Some entries follow. Reproduce exactly the lines starting at the one with "localparam int TAP_W" and stopping after the one with "logic [IDX_W-1:0] alarm_slot;".

(Available data Opens)

### src/rtl/qpd_pkg.sv
// Shared constants and helpers for the quoted-printable decoder.
package qpd_pkg;

    localparam int unsigned BYTE_W = 8;
    localparam int unsigned APB_AW = 3;
    localparam int unsigned APB_DW = 32;

    typedef logic [BYTE_W-1:0] byte_t;

    localparam byte_t CH_EQUALS     = 8'h3D;
    localparam byte_t CH_UNDERSCORE = 8'h5F;
    localparam byte_t CH_SPACE      = 8'h20;
    localparam byte_t CH_NUL        = 8'h00;
    localparam byte_t CH_TAB        = 8'h09;
    localparam byte_t CH_CR         = 8'h0D;
    localparam byte_t CH_MARKER     = 8'hBF;

    // Register index of header_mode (word address paddr[2])
    localparam logic REG_HEADER_MODE = 1'b0;

    // Escape tracking codes
    localparam logic [1:0] ESC_IDLE   = 2'd0;
    localparam logic [1:0] ESC_START  = 2'd1;
    localparam logic [1:0] ESC_DIGIT  = 2'd2;
    localparam logic [1:0] ESC_UNUSED = 2'd3;

    typedef struct packed {
        logic       ok;
        logic [3:0] nibble;
    } hex_t;

    function automatic hex_t hex_decode(input byte_t c);
        hex_t h;
        h.ok     = 1'b1;
        h.nibble = 4'd0;
        if (c >= 8'h30 && c <= 8'h39)
        begin
            h.nibble = c[3:0];
        end
        else if ((c >= 8'h41 && c <= 8'h46) || (c >= 8'h61 && c <= 8'h66))
        begin
            h.nibble = c[3:0] + 4'd9;
        end
        else
        begin
            h.ok = 1'b0;
        end
        return h;
    endfunction

    function automatic logic is_white(input byte_t c);
        return (c == CH_SPACE) || (c >= CH_TAB && c <= CH_CR);
    endfunction

endpackage

### src/rtl/quoted_printable_decoder_unit.sv
// Quoted-printable decoder: one encoded byte per request, zero or one decoded byte out.
//
// Takes one encoded byte per clock and, while the output side keeps taking results, keeps
// that rate indefinitely; a byte goes through an input register and then a result register,
// which drives the outputs. A byte that yields nothing (the '=' and first digit of an escape,
// dropped whitespace or NUL) still passes through the input register. A result held by
// out_ready low stalls the input once the input register is full.
// An escape "=XY" with hex digits in either case gives one byte; otherwise 0xBF with
// bad_escape set. header_mode (APB register 0, bit 0) drops whitespace everywhere and turns a
// literal '_' into a space; with it clear a literal NUL is dropped. Write header_mode only
// while the block is idle.
module quoted_printable_decoder_unit (
    input  logic                        clk,
    input  logic                        rst_n,
    input  logic                        in_valid,
    output logic                        in_ready,
    input  logic [7:0]                  in_byte,
    output logic                        out_valid,
    input  logic                        out_ready,
    output logic [7:0]                  out_byte,
    output logic                        bad_escape,
    input  logic                        psel,
    input  logic                        penable,
    input  logic                        pwrite,
    input  logic [qpd_pkg::APB_AW-1:0]  paddr,
    input  logic [qpd_pkg::APB_DW-1:0]  pwdata,
    output logic [qpd_pkg::APB_DW-1:0]  prdata,
    output logic                        pready
);
    import qpd_pkg::*;

    logic       header_mode_reg;
    logic       in_valid_reg;
    byte_t      in_byte_reg;
    logic [1:0] esc_reg;
    logic [1:0] esc_next;
    byte_t      first_digit_reg;
    byte_t      first_digit_next;
    logic       out_valid_reg;
    byte_t      out_byte_reg;
    byte_t      out_byte_next;
    logic       bad_escape_reg;
    logic       bad_escape_next;
    logic       emit;
    logic       s1_fire;
    logic       drop_white;
    hex_t       hi_hex;
    hex_t       lo_hex;

    // Configuration port
    assign pready = 1'b1;
    assign prdata = (paddr[2] == REG_HEADER_MODE)
                  ? {{(APB_DW-1){1'b0}}, header_mode_reg} : '0;

    always_ff @(posedge clk or negedge rst_n)
    begin
        if (!rst_n)
        begin
            header_mode_reg <= 1'b0;
        end
        else if (psel && penable && pwrite && pready && paddr[2] == REG_HEADER_MODE)
        begin
            header_mode_reg <= pwdata[0];
        end
    end

    // Advance the held byte when the result slot is free or being drained
    assign s1_fire  = in_valid_reg && (!out_valid_reg || out_ready);
    assign in_ready = !in_valid_reg || s1_fire;

    assign drop_white = header_mode_reg && is_white(in_byte_reg);
    assign hi_hex     = hex_decode(first_digit_reg);
    assign lo_hex     = hex_decode(in_byte_reg);

    always_comb
    begin
        emit             = 1'b0;
        esc_next         = esc_reg;
        first_digit_next = first_digit_reg;
        out_byte_next    = in_byte_reg;
        bad_escape_next  = 1'b0;
        if (!drop_white)
        begin
            unique case (esc_reg)
                ESC_START:
                begin
                    first_digit_next = in_byte_reg;
                    esc_next         = ESC_DIGIT;
                end
                ESC_DIGIT:
                begin
                    esc_next         = ESC_IDLE;
                    first_digit_next = '0;
                    emit             = 1'b1;
                    if (hi_hex.ok && lo_hex.ok)
                    begin
                        out_byte_next = {hi_hex.nibble, lo_hex.nibble};
                    end
                    else
                    begin
                        out_byte_next   = CH_MARKER;
                        bad_escape_next = 1'b1;
                    end
                end
                default:
                begin
                    esc_next = ESC_IDLE;
                    if (in_byte_reg == CH_EQUALS)
                    begin
                        esc_next = ESC_START;
                    end
                    else if (!(!header_mode_reg && in_byte_reg == CH_NUL))
                    begin
                        emit = 1'b1;
                        if (header_mode_reg && in_byte_reg == CH_UNDERSCORE)
                        begin
                            out_byte_next = CH_SPACE;
                        end
                    end
                end
            endcase
        end
    end

    always_ff @(posedge clk or negedge rst_n)
    begin
        if (!rst_n)
        begin
            in_valid_reg    <= 1'b0;
            esc_reg         <= ESC_IDLE;
            first_digit_reg <= '0;
            out_valid_reg   <= 1'b0;
        end
        else
        begin
            if (in_valid && in_ready)
            begin
                in_valid_reg <= 1'b1;
            end
            else if (s1_fire)
            begin
                in_valid_reg <= 1'b0;
            end

            if (s1_fire)
            begin
                esc_reg         <= esc_next;
                first_digit_reg <= first_digit_next;
                out_valid_reg   <= emit;
            end
            else if (out_ready)
            begin
                out_valid_reg <= 1'b0;
            end
        end
    end

    always_ff @(posedge clk)
    begin
        if (in_valid && in_ready)
        begin
            in_byte_reg <= in_byte;
        end
        if (s1_fire && emit)
        begin
            out_byte_reg   <= out_byte_next;
            bad_escape_reg <= bad_escape_next;
        end
    end

    assign out_valid  = out_valid_reg;
    assign out_byte   = out_byte_reg;
    assign bad_escape = bad_escape_reg;

    a_esc_reachable: assert property (@(posedge clk) disable iff (!rst_n)
        esc_reg != ESC_UNUSED)
        else $error("escape state reached unused code");

    a_bad_marker: assert property (@(posedge clk) disable iff (!rst_n)
        out_valid_reg && bad_escape_reg |-> out_byte_reg == CH_MARKER)
        else $error("bad escape without marker byte");

    a_esc_start: assert property (@(posedge clk) disable iff (!rst_n)
        s1_fire && esc_reg == ESC_START && !drop_white |=> esc_reg == ESC_DIGIT)
        else $error("first escape digit not captured");

endmodule
[config.mk]
export PLATFORM = sky130hd
export DESIGN_NAME = multi_servo_sweep_controller_core
export DESIGN_NICKNAME = d
export VERILOG_FILES = /design/src/rtl/msc_pkg.sv /design/src/rtl/multi_servo_sweep_controller_core.sv /design/src/rtl/msc_chan_ram.sv
export VERILOG_INCLUDE_DIRS = /design/src /design/src/rtl
export SDC_FILE = /design/constraint.sdc
export NUM_CORES = 2
export LEC_CHECK = 0
export ABC_AREA = 1
export BUFFER_PORTS_ARGS = -buffer_cell sky130_fd_sc_hd__clkbuf_2
export CORE_MARGIN = 2
export CORE_UTILIZATION = 50
export DETAILED_ROUTE_END_ITERATION = 16
export GPL_TIMING_DRIVEN = 1
export PLACE_DENSITY_LB_ADDON = 0.12
export SLEW_MARGIN = 25
export SYNTH_ARGS = -nofsm -noshare
export SYNTH_HDL_FRONTEND = slang
export SYNTH_SLANG_ARGS = --single-unit
[constraint.sdc]
create_clock -name clk -period 21.8 [get_ports clk]
set_clock_uncertainty 0.15 [all_clocks]
set_input_delay 1.09 -clock clk [delete_from_list [all_inputs] [get_ports clk]]
set_output_delay 1.09 -clock clk [all_outputs]
set_load 0.02 [all_outputs]
<file path="src/hdl/mct_pkg.sv">
`timescale 1ns / 1ps
// ----------------------------------------------------------------------------
// mct_pkg - shared types and constants of the multi-slot countdown timer
// Slot mode codes, request kinds, register indexes and the packed layout of
// the input and result items.
// ----------------------------------------------------------------------------
package mct_pkg;

  // Number of countdown slots (1 to 8)
  localparam int SLOTS  = 3;
  localparam int SLOT_W = (SLOTS > 1) ? $clog2(SLOTS) : 1;

  // Field widths
  localparam int MIN_W   = 7;
  localparam int REM_W   = 23;
  localparam int TAP_W   = 9;
  localparam int TGT_W   = 3;
  localparam int IDX_W   = 3;
  localparam int CFG_W   = 9;
  localparam int CFG_I_W = 1;

  localparam int IN_DATA_W  = 16;
  localparam int OUT_DATA_W = 48;

  // Milliseconds per minute
  localparam logic [REM_W-1:0] MS_PER_MIN = REM_W'(60000);

  // Register reset values
  localparam logic [TAP_W-1:0] TAP_SPLIT_RST   = TAP_W'(160);
  localparam logic [MIN_W-1:0] MAX_MINUTES_RST = MIN_W'(99);

  typedef enum logic [1:0] {
    MODE_SETTING = 2'd0,
    MODE_RUNNING = 2'd1,
    MODE_PAUSED  = 2'd2,
    MODE_DONE    = 2'd3
  } mode_e;

  typedef enum logic [1:0] {
    REQ_TICK   = 2'd0,
    REQ_TAP    = 2'd1,
    REQ_LONG   = 2'd2,
    REQ_SWITCH = 2'd3
  } req_e;

  typedef enum logic [CFG_I_W-1:0] {
    CFG_TAP_SPLIT   = 1'b0,
    CFG_MAX_MINUTES = 1'b1
  } cfg_e;

  // Accepted input item
  typedef struct packed {
    req_e             req;
    logic [TAP_W-1:0] tap_x;
    logic [TGT_W-1:0] target_slot;
  } in_t;

  // Result item; last member sits in the lowest bits
  typedef struct packed {
    logic             any_active;
    logic             any_running;
    logic [IDX_W-1:0] alarm_slot;
    logic             alarm_active;
    logic [MIN_W-1:0] focused_minutes;
    logic [REM_W-1:0] focused_remaining_ms;
    mode_e            focused_state;
    logic [IDX_W-1:0] focused_slot;
  } out_t;

  // Set time of a slot after reset: 5 minutes per slot position
  function automatic logic [MIN_W-1:0] init_minutes(input int idx);
    init_minutes = MIN_W'(5 * (idx + 1));
  endfunction

  function automatic logic [REM_W-1:0] init_remaining(input int idx);
    init_remaining = REM_W'(5 * (idx + 1) * 60000);
  endfunction

endpackage

</file>
<file path="src/hdl/multi_slot_countdown_timer.sv">
`timescale 1ns / 1ps
// ----------------------------------------------------------------------------
// multi_slot_countdown_timer - several countdown slots driven by events
// Ticks count running slots down; taps and long presses move slots between
// setting, running, paused and done; focus switches move the focus. One result per event.
// ----------------------------------------------------------------------------
// Usage:
//   s_axis carries one event per transfer: tuser holds the event kind, tdata
//   the tap position and the focus target. m_axis returns one result per
//   event: the focused slot's mode, remaining time and set time plus the
//   alarm and activity summary over all slots, all as they stand after it.
//   cfg writes tap_split (index 0) and max_minutes (index 1); it is always
//   ready and must only be used while no event is in flight.
//   An event passes from the input register through the slot update logic
//   into the result register. Throughput is one event per cycle while the
//   receiver accepts results; the slot update for all slots plus one
//   minutes-to-milliseconds multiply sits between the two registers.
//   When the receiver stalls, the result register holds and the input
//   register still takes one more event, after which s_axis_tready drops.
//   Reset puts every slot in setting with 5, 10, 15 ... minutes, focus on
//   slot 0 and the registers at their defaults; no result is pending.
// ----------------------------------------------------------------------------
module multi_slot_countdown_timer
  import mct_pkg::*;
(
  input  logic                  clk_i,
  input  logic                  rst_ni,
  // Event stream
  input  logic                  s_axis_tvalid,
  output logic                  s_axis_tready,
  input  logic [IN_DATA_W-1:0]  s_axis_tdata,  // [8:0] tap_x, [11:9] target_slot
  input  logic [1:0]            s_axis_tuser,  // [1:0] req_type
  // Result stream
  output logic                  m_axis_tvalid,
  input  logic                  m_axis_tready,
  output logic [OUT_DATA_W-1:0] m_axis_tdata,  // [2:0] focused_slot,
                                               // [4:3] focused_state,
                                               // [27:5] focused_remaining_ms,
                                               // [34:28] focused_minutes,
                                               // [35] alarm_active,
                                               // [38:36] alarm_slot,
                                               // [39] any_running,
                                               // [40] any_active
  // Register writes
  input  logic                  cfg_valid_i,
  output logic                  cfg_ready_o,
  input  logic [CFG_I_W-1:0]    cfg_index_i,
  input  logic [CFG_W-1:0]      cfg_data_i
);

  // Configuration registers
  logic [TAP_W-1:0] tap_split_q;
  logic [MIN_W-1:0] max_minutes_q;

  // Slot state
  mode_e [SLOTS-1:0]             mode_q, mode_d;
  logic  [SLOTS-1:0][MIN_W-1:0]  minutes_q, minutes_d;
  logic  [SLOTS-1:0][REM_W-1:0]  rem_q, rem_d;
  logic  [SLOT_W-1:0]            focus_q, focus_d;

  // Pipeline registers
  logic in_valid_q;
  in_t  in_q;
  logic out_valid_q;
  out_t out_q, out_d;

  logic advance;

  // Event decode
  logic [SLOTS-1:0]  done_vec;
  logic              had_done;
  logic [SLOT_W-1:0] first_done;
  logic [SLOT_W-1:0] tap_slot;
  logic [MIN_W:0]    tap_min;
  logic [MIN_W:0]    top_min;
  logic [MIN_W-1:0]  new_min;
  logic [MIN_W-1:0]  mul_min;
  logic [REM_W-1:0]  set_ms;

  // Result summary
  logic              sum_run;
  logic              sum_act;
  logic              sum_alarm;
  logic [SLOT_W-1:0] sum_alarm_idx;

  // Handshakes
  assign advance       = in_valid_q && (!out_valid_q || m_axis_tready);
  assign s_axis_tready = !in_valid_q || advance;
  assign cfg_ready_o   = 1'b1;

  // Register writes
  always_ff @(posedge clk_i or negedge rst_ni) begin
    if (!rst_ni) begin
      tap_split_q   <= TAP_SPLIT_RST;
      max_minutes_q <= MAX_MINUTES_RST;
    end else if (cfg_valid_i) begin
      case (cfg_index_i)
        CFG_TAP_SPLIT:   tap_split_q   <= cfg_data_i;
        CFG_MAX_MINUTES: max_minutes_q <= cfg_data_i[MIN_W-1:0];
        default: ;
      endcase
    end
  end

  // Capture an event on transfer
  always_ff @(posedge clk_i or negedge rst_ni) begin
    if (!rst_ni) begin
      in_valid_q <= 1'b0;
    end else if (s_axis_tready) begin
      in_valid_q <= s_axis_tvalid;
    end
  end

  always_ff @(posedge clk_i) begin
    if (s_axis_tready && s_axis_tvalid) begin
      in_q.req         <= req_e'(s_axis_tuser);
      in_q.tap_x       <= s_axis_tdata[TAP_W-1:0];
      in_q.target_slot <= s_axis_tdata[TAP_W+TGT_W-1:TAP_W];
    end
  end

  // Find the lowest done slot before the event
  always_comb begin
    for (int i = 0; i < SLOTS; i++) begin
      done_vec[i] = (mode_q[i] == MODE_DONE);
    end
    had_done   = |done_vec;
    first_done = '0;
    for (int i = SLOTS - 1; i >= 0; i--) begin
      if (done_vec[i]) begin
        first_done = SLOT_W'(i);
      end
    end
    tap_slot = had_done ? first_done : focus_q;
  end

  // Adjust minutes for a tap in setting, clamped to 1..top
  always_comb begin
    top_min = (max_minutes_q == '0) ? (MIN_W+1)'(1) : {1'b0, max_minutes_q};
    if ({1'b0, in_q.tap_x} < {1'b0, tap_split_q}) begin
      tap_min = (minutes_q[tap_slot] > MIN_W'(1))
              ? {1'b0, minutes_q[tap_slot]} - (MIN_W+1)'(1)
              : (MIN_W+1)'(1);
    end else begin
      tap_min = {1'b0, minutes_q[tap_slot]} + (MIN_W+1)'(1);
    end
    if (tap_min > top_min) begin
      tap_min = top_min;
    end
    if (tap_min == '0) begin
      tap_min = (MIN_W+1)'(1);
    end
    new_min = tap_min[MIN_W-1:0];
  end

  // Pick the minutes that set a slot's remaining time
  always_comb begin
    case (in_q.req)
      REQ_TAP: begin
        mul_min = (mode_q[tap_slot] == MODE_SETTING) ? new_min : minutes_q[tap_slot];
      end
      default: mul_min = minutes_q[focus_q];
    endcase
  end

  assign set_ms = REM_W'(mul_min) * MS_PER_MIN;

  // Next slot state
  always_comb begin
    mode_d    = mode_q;
    minutes_d = minutes_q;
    rem_d     = rem_q;
    focus_d   = focus_q;
    case (in_q.req)
      REQ_TICK: begin
        for (int i = 0; i < SLOTS; i++) begin
          if (mode_q[i] == MODE_RUNNING) begin
            if (rem_q[i] != '0) begin
              rem_d[i] = rem_q[i] - REM_W'(1);
            end
            if (!had_done && rem_d[i] == '0) begin
              mode_d[i] = MODE_DONE;
            end
          end
        end
      end
      REQ_TAP: begin
        case (mode_q[tap_slot])
          MODE_SETTING: begin
            minutes_d[tap_slot] = new_min;
            rem_d[tap_slot]     = set_ms;
          end
          MODE_RUNNING: mode_d[tap_slot] = MODE_PAUSED;
          MODE_PAUSED:  mode_d[tap_slot] = MODE_RUNNING;
          default: begin
            mode_d[tap_slot] = MODE_SETTING;
            rem_d[tap_slot]  = set_ms;
          end
        endcase
      end
      REQ_LONG: begin
        if (mode_q[focus_q] == MODE_SETTING) begin
          mode_d[focus_q] = MODE_RUNNING;
        end else begin
          mode_d[focus_q] = MODE_SETTING;
          rem_d[focus_q]  = set_ms;
        end
      end
      default: begin
        if ({1'b0, in_q.target_slot} < (TGT_W+1)'(SLOTS)) begin
          focus_d = in_q.target_slot[SLOT_W-1:0];
        end
      end
    endcase
  end

  // Summarize the slots after the event
  always_comb begin
    sum_run       = 1'b0;
    sum_act       = 1'b0;
    sum_alarm     = 1'b0;
    sum_alarm_idx = '0;
    for (int i = 0; i < SLOTS; i++) begin
      if (mode_d[i] == MODE_RUNNING) begin
        sum_run = 1'b1;
        sum_act = 1'b1;
      end
      if (mode_d[i] == MODE_PAUSED) begin
        sum_act = 1'b1;
      end
    end
    for (int i = SLOTS - 1; i >= 0; i--) begin
      if (mode_d[i] == MODE_DONE) begin
        sum_alarm     = 1'b1;
        sum_alarm_idx = SLOT_W'(i);
      end
    end
    out_d.focused_slot         = IDX_W'(focus_d);
    out_d.focused_state        = mode_d[focus_d];
    out_d.focused_remaining_ms = rem_d[focus_d];
    out_d.focused_minutes      = minutes_d[focus_d];
    out_d.alarm_active         = sum_alarm;
    out_d.alarm_slot           = IDX_W'(sum_alarm_idx);
    out_d.any_running          = sum_run;
    out_d.any_active           = sum_act;
  end

  // Commit slot state
  always_ff @(posedge clk_i or negedge rst_ni) begin
    if (!rst_ni) begin
      for (int i = 0; i < SLOTS; i++) begin
        mode_q[i]    <= MODE_SETTING;
        minutes_q[i] <= init_minutes(i);
        rem_q[i]     <= init_remaining(i);
      end
      focus_q <= '0;
    end else if (advance) begin
      mode_q    <= mode_d;
      minutes_q <= minutes_d;
      rem_q     <= rem_d;
      focus_q   <= focus_d;
    end
  end

  // Result register: load on advance, drop on transfer
  always_ff @(posedge clk_i or negedge rst_ni) begin
    if (!rst_ni) begin
      out_valid_q <= 1'b0;
    end else if (advance) begin
      out_valid_q <= 1'b1;
    end else if (m_axis_tready) begin
      out_valid_q <= 1'b0;
    end
  end

  always_ff @(posedge clk_i) begin
    if (advance) begin
      out_q <= out_d;
    end
  end

  assign m_axis_tvalid = out_valid_q;
  assign m_axis_tdata  = {(OUT_DATA_W - $bits(out_t))'(0), out_q};

  // Checks
  a_focus_range: assert property (@(posedge clk_i) disable iff (!rst_ni)
    {1'b0, focus_q} < (SLOT_W+1)'(SLOTS))
    else $error("focus index out of range");

  a_out_matches_state: assert property (@(posedge clk_i) disable iff (!rst_ni)
    out_valid_q |-> (out_q.focused_slot == IDX_W'(focus_q)) &&
                    (out_q.focused_state == mode_q[focus_q]) &&
                    (out_q.focused_minutes == minutes_q[focus_q]))
    else $error("pending result differs from slot state");

  a_minutes_nonzero: assert property (@(posedge clk_i) disable iff (!rst_ni)
    out_valid_q |-> out_q.focused_minutes != '0)
    else $error("slot set time reached zero");

  a_tick_keeps_minutes: assert property (@(posedge clk_i) disable iff (!rst_ni)
    (advance && in_q.req == REQ_TICK) |=> $stable(minutes_q) && $stable(focus_q))
    else $error("tick changed set time or focus");

  a_alarm_slot_done: assert property (@(posedge clk_i) disable iff (!rst_ni)
    (out_valid_q && out_q.alarm_active) |->
      mode_q[out_q.alarm_slot[SLOT_W-1:0]] == MODE_DONE)
    else $error("alarm slot not in done mode");

endmodule
</file>
$ cat src/rtl/twl_divider.sv
// restoring divider, one quotient bit per cycle
// depends on twl_pkg for widths and the request/response structs
module twl_divider
  import twl_pkg::*;
(
  input  logic     clk,
  input  logic     rst_n,
  input  div_req_t req,
  output div_rsp_t rsp
);

  localparam int CNT_W = $clog2(DIVIDEND_W);
  localparam logic [CNT_W-1:0] CNT_LAST = CNT_W'(DIVIDEND_W - 1);

  logic                  busy_r;
  logic                  done_r;
  logic [CNT_W-1:0]      cnt_r;
  logic [DIVISOR_W-1:0]  rem_r;
  logic [DIVIDEND_W-1:0] quo_r;
  logic [DIVISOR_W-1:0]  dsr_r;

  logic [DIVISOR_W:0]    trial;
  logic                  fits;
  logic [DIVISOR_W:0]    trial_sub;

  assign trial     = {rem_r, quo_r[DIVIDEND_W-1]};
  assign fits      = trial >= {1'b0, dsr_r};
  assign trial_sub = trial - {1'b0, dsr_r};

  always_ff @(posedge clk) begin
    if (!rst_n) begin
      busy_r <= 1'b0;
      done_r <= 1'b0;
    end else begin
      done_r <= 1'b0;
      if (req.start) begin
        busy_r <= 1'b1;
      end else if (busy_r && cnt_r == '0) begin
        busy_r <= 1'b0;
        done_r <= 1'b1;
      end
    end
  end

  always_ff @(posedge clk) begin
    if (req.start) begin
      cnt_r <= CNT_LAST;
      rem_r <= '0;
      quo_r <= req.dividend;
      dsr_r <= req.divisor;
    end else if (busy_r) begin
      cnt_r <= cnt_r - 1'b1;
      rem_r <= fits ? trial_sub[DIVISOR_W-1:0] : trial[DIVISOR_W-1:0];
      quo_r <= {quo_r[DIVIDEND_W-2:0], fits};
    end
  end

  assign rsp.busy     = busy_r;
  assign rsp.done     = done_r;
  assign rsp.quotient = quo_r;

endmodule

(Available data Closes)

=== Result of this exercise ===
  localparam int TAP_W   = 9;
  localparam int TGT_W   = 3;
  localparam int IDX_W   = 3;
  localparam int CFG_W   = 9;
  localparam int CFG_I_W = 1;

  localparam int IN_DATA_W  = 16;
  localparam int OUT_DATA_W = 48;

  // Milliseconds per minute
  localparam logic [REM_W-1:0] MS_PER_MIN = REM_W'(60000);

  // Register reset values
  localparam logic [TAP_W-1:0] TAP_SPLIT_RST   = TAP_W'(160);
  localparam logic [MIN_W-1:0] MAX_MINUTES_RST = MIN_W'(99);

  typedef enum logic [1:0] {
    MODE_SETTING = 2'd0,
    MODE_RUNNING = 2'd1,
    MODE_PAUSED  = 2'd2,
    MODE_DONE    = 2'd3
  } mode_e;

  typedef enum logic [1:0] {
    REQ_TICK   = 2'd0,
    REQ_TAP    = 2'd1,
    REQ_LONG   = 2'd2,
    REQ_SWITCH = 2'd3
  } req_e;

  typedef enum logic [CFG_I_W-1:0] {
    CFG_TAP_SPLIT   = 1'b0,
    CFG_MAX_MINUTES = 1'b1
  } cfg_e;

  // Accepted input item
  typedef struct packed {
    req_e             req;
    logic [TAP_W-1:0] tap_x;
    logic [TGT_W-1:0] target_slot;
  } in_t;

  // Result item; last member sits in the lowest bits
  typedef struct packed {
    logic             any_active;
    logic             any_running;
    logic [IDX_W-1:0] alarm_slot;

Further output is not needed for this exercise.